Construction of the enhanced green fluorescent protein/blasticidin S deaminase (eGFP/BSD)-expression cassette targeting the elongation factor-1α-B gene locus in T. equi genome. (a) Visualisation of the amplicons obtained from 5′-RACE PCR (5′) and 3′-RACE PCR (3′). M, 100 base-pair DNA ladder marker. (b) Structure of head-to-head orientation of two copies of elongation factor-1α (ef-1α) genes in the T. equi (USDA strain) genome. The ef-1α gene loci are flanked by ribonucleoside-diphosphate reductase (rdrs) and glutamyl-tRNA synthetase (gluRS) genes. Regions containing the terminator (ter), a part of the intergenic region (IG), homologous flanking fragment A (flank A), and homologous flanking fragment B (flank B) that were selected for plasmid construction are highlighted in grey, orange, blue, and yellow, respectively. (c) Magnified structure of the IG containing inverted region-A (IR-A), non-inverted region, and inverted region-B (IR-B). (d) The eGFP/BSD-expression cassette.

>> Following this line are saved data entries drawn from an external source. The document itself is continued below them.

### config.mk
export PLATFORM = sky130hd
export DESIGN_NAME = cpu_run_ctrl
export DESIGN_NICKNAME = d
export VERILOG_FILES = /design/src/rtl/cpu_run_ctrl.sv
export SDC_FILE = /design/constraint.sdc
export NUM_CORES = 1
export LEC_CHECK = 0
export ABC_AREA = 1
export CORE_UTILIZATION = 48
export CTS_BUF_LIST = sky130_fd_sc_hd__clkbuf_8 sky130_fd_sc_hd__clkbuf_16
export DETAILED_ROUTE_END_ITERATION = 8
export PLACE_DENSITY = 0.75
export SLEW_MARGIN = 25
export SYNTH_ARGS = -nofsm -noshare
export SYNTH_HDL_FRONTEND = slang
export SYNTH_SLANG_ARGS = --single-unit
### constraint.sdc
create_clock -name clock -period 8.5 [get_ports clock]
set_clock_uncertainty 0.1 [all_clocks]
set_input_delay 2.55 -clock clock [delete_from_list [all_inputs] [get_ports clock]]
set_output_delay 2.55 -clock clock [all_outputs]
set_load 0.05 [all_outputs]
### src/rtl/cpu_run_ctrl.sv
// rtl/cpu_run_ctrl.sv - run/step/debug sequencer driving CPU enable, start and reset
// Host commands launch free runs or n-cycle steps; PC breakpoint and halt detection end them.
module cpu_run_ctrl #(
  parameter int HALT_CYC = 4,
  parameter int RST_CYC  = 2
) (
  input  logic        clock,
  input  logic        reset,
  input  logic        cmd_valid,
  output logic        cmd_ready,
  input  logic [1:0]  cmd_op,
  input  logic [15:0] cmd_count,
  input  logic        bp_en,
  input  logic [7:0]  bp_addr,
  input  logic [7:0]  cpu_i_addr,
  output logic        cpu_enable,
  output logic        cpu_start,
  output logic        cpu_reset,
  output logic        busy,
  output logic        done,
  output logic [1:0]  done_cause,
  output logic        cmd_err,
  output logic [31:0] cycle_cnt
);

  localparam logic [1:0] OP_RESET = 2'd0;
  localparam logic [1:0] OP_RUN   = 2'd1;
  localparam logic [1:0] OP_STEP  = 2'd2;
  localparam logic [1:0] OP_STOP  = 2'd3;

  localparam logic [1:0] CAUSE_STEP = 2'd0;
  localparam logic [1:0] CAUSE_BP   = 2'd1;
  localparam logic [1:0] CAUSE_HALT = 2'd2;
  localparam logic [1:0] CAUSE_STOP = 2'd3;

  localparam logic [16:0] HALT_THR = 17'(HALT_CYC);
  localparam logic [15:0] RST_LD   = 16'(RST_CYC);

  typedef enum logic [2:0] {
    S_IDLE,
    S_CRST,
    S_LAUNCH,
    S_RUN,
    S_STEP
  } state_t;

  state_t      state_q;
  logic        mode_step_q;
  logic [15:0] remain_q;
  logic [15:0] rst_cnt_q;
  logic [7:0]  prev_pc_q;
  logic [15:0] same_cnt_q;
  logic        first_q;
  logic        done_q;
  logic [1:0]  done_cause_q;
  logic        cmd_err_q;
  logic [31:0] cycle_cnt_q;

  logic        in_exec;
  logic        pc_same;
  logic        stop_cmd;
  logic        bp_hit;
  logic        halt_hit;
  logic        step_done;
  logic        stop;
  logic [1:0]  stop_cause;
  logic [15:0] same_cnt_d;
  logic [15:0] step_len_d;

  assign in_exec   = (state_q == S_RUN) || (state_q == S_STEP);
  assign pc_same   = (cpu_i_addr == prev_pc_q);
  assign stop_cmd  = cmd_valid && (cmd_op == OP_STOP);
  // The first exec cycle is exempt so a resume from the breakpoint PC makes progress.
  assign bp_hit    = bp_en && (cpu_i_addr == bp_addr) && !first_q;
  assign halt_hit  = pc_same && (({1'b0, same_cnt_q} + 17'd1) >= HALT_THR);
  assign step_done = (state_q == S_STEP) && (remain_q == 16'd1);
  assign stop      = in_exec && (stop_cmd || bp_hit || halt_hit || step_done);

  always_comb begin
    stop_cause = CAUSE_STEP;
    if (stop_cmd)      stop_cause = CAUSE_STOP;
    else if (bp_hit)   stop_cause = CAUSE_BP;
    else if (halt_hit) stop_cause = CAUSE_HALT;
  end

  always_comb begin
    same_cnt_d = 16'd0;
    if (pc_same) begin
      same_cnt_d = (same_cnt_q == 16'hFFFF) ? same_cnt_q : same_cnt_q + 16'd1;
    end
  end

  assign step_len_d = (cmd_count == 16'd0) ? 16'd1 : cmd_count;

  always_ff @(posedge clock or posedge reset) begin
    if (reset) begin
      state_q      <= S_IDLE;
      mode_step_q  <= 1'b0;
      remain_q     <= 16'd0;
      rst_cnt_q    <= 16'd0;
      prev_pc_q    <= 8'd0;
      same_cnt_q   <= 16'd0;
      first_q      <= 1'b0;
      done_q       <= 1'b0;
      done_cause_q <= CAUSE_STEP;
      cmd_err_q    <= 1'b0;
      cycle_cnt_q  <= 32'd0;
    end else begin
      done_q    <= 1'b0;
      cmd_err_q <= 1'b0;
      case (state_q)
        S_IDLE: begin
          if (cmd_valid) begin
            case (cmd_op)
              OP_RESET: begin
                state_q   <= S_CRST;
                rst_cnt_q <= RST_LD;
              end
              OP_RUN: begin
                state_q     <= S_LAUNCH;
                mode_step_q <= 1'b0;
              end
              OP_STEP: begin
                state_q     <= S_LAUNCH;
                mode_step_q <= 1'b1;
                remain_q    <= step_len_d;
              end
              default: ;
            endcase
          end
        end
        S_CRST: begin
          if (cmd_valid) cmd_err_q <= 1'b1;
          if (rst_cnt_q <= 16'd1) begin
            state_q   <= S_IDLE;
            rst_cnt_q <= 16'd0;
          end else begin
            rst_cnt_q <= rst_cnt_q - 16'd1;
          end
        end
        S_LAUNCH: begin
          if (cmd_valid) cmd_err_q <= 1'b1;
          prev_pc_q  <= cpu_i_addr;
          same_cnt_q <= 16'd0;
          first_q    <= 1'b1;
          state_q    <= mode_step_q ? S_STEP : S_RUN;
        end
        S_RUN, S_STEP: begin
          if (cmd_valid && !stop_cmd) cmd_err_q <= 1'b1;
          cycle_cnt_q <= cycle_cnt_q + 32'd1;
          same_cnt_q  <= same_cnt_d;
          prev_pc_q   <= cpu_i_addr;
          first_q     <= 1'b0;
          if (stop) begin
            state_q      <= S_IDLE;
            done_q       <= 1'b1;
            done_cause_q <= stop_cause;
          end else if (state_q == S_STEP) begin
            remain_q <= remain_q - 16'd1;
          end
        end
        default: state_q <= S_IDLE;
      endcase
    end
  end

  // Enable falls combinationally on the stop cycle so the core's final edge is its last advance.
  assign cpu_enable = (state_q == S_LAUNCH) || (in_exec && !stop);
  assign cpu_start  = (state_q == S_LAUNCH);
  assign cpu_reset  = reset || (state_q == S_CRST);
  assign busy       = (state_q != S_IDLE);
  assign cmd_ready  = 1'b1;
  assign done       = done_q;
  assign done_cause = done_cause_q;
  assign cmd_err    = cmd_err_q;
  assign cycle_cnt  = cycle_cnt_q;

endmodule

The expression cassette included green fluorescent protein (gfp) and blasticidin S deaminase (bsd) genes. (e) Genomic integration of the eGFP/BSD-expression cassette into the ef-1α-B gene locus of T. equi.

Figure 2

Transfection and isolation of the enhanced green fluorescent protein/blasticidin S deaminase (eGFP/BSD)-expressing transgenic T. equi parasite. (a) Selecting the T. equi transgenic line using blasticidin pressure. Blasticidin treatment was initiated on day 1 post-transfection. Blasticidin-resistant T. equi emerged on day 9 post-transfection. (b) Visualisation of T. equi at one year after the isolation of clonal line. A green fluorescent signal was emitted in both the merozoite (ring, paired, and Maltese cross forms) and trophozoite (ring form) stages of the transfected parasites.

Figure 3

Parasitaemia curves of the transgenic T. equi line expressing enhanced green fluorescent protein/blasticidin S deaminase (eGFP/BSD) and the parental line. (a) Transgenic T. equi was resistant to blasticidin but the parental line was not when cultured in medium containing 70-µM blasticidin. (b) The parasitaemia dynamics were comparable between the transgenic and parent lines when cultured in normal medium.

Figure 4

Graphical illustration of genomic integration of the enhanced green fluorescent protein/blasticidin S deaminase (eGFP/BSD)-expression cassette in transgenic T. equi. Genomic DNA extracted from the transgenic T. equi line (TL) and parental line (PL) was subjected to PCR assays. (a) A PCR assay (P1) confirmed the integration of the eGFP/BSD-expression cassette into one of the two elongation factor-1α (ef-1α) gene loci. (b) Two PCR assays (P2 and P3) confirmed that integration of the eGFP/BSD-expression cassette had occurred in the ef-1α-B gene locus. (c) Five PCR assays (P4–P8) confirmed the integration and correct orientation of the eGFP/BSD-expression cassette components in the ef-1α-B gene locus of the transgenic T. equi. A 1000 base-pair DNA ladder marker was used in all panels.

Figure 5

Graphical illustration of Southern blot and Western blot analyses. Genomic DNA extracted from the transgenic T. equi line (TL) and parental line (PL) was subjected to Southern blotting analyses after digestion with EcoRV. (a) A probe targeting the green fluorescent protein gene (GFP-probe) detected a single DNA fragment (4.9-kbp) in the genomic DNA (gDNA) obtained from the transgenic TL, but no such fragment was detectable in the PL. (b) A probe targeting the promoter region of the ef-1α gene (Prom-probe) detected a single 4.97-kbp fragment in the gDNA from the transgenic TL, whereas a 2.99-kbp fragment was detected in the PL. (c) Graphical illustration of ef-1α gene loci in the genome of the transgenic TL and EcoRV recognition sites. (d) Graphical illustration of ef-1α gene loci in the PL genome and EcoRV recognition sites. (e) In Western blot, an anti-GFP rabbit polyclonal antibody recognized a 40-kilodalton protein, corresponding to the size of eGFP/BSD, in lysate of TL but not in the lysates of PL and uninfected erythrocytes (UE).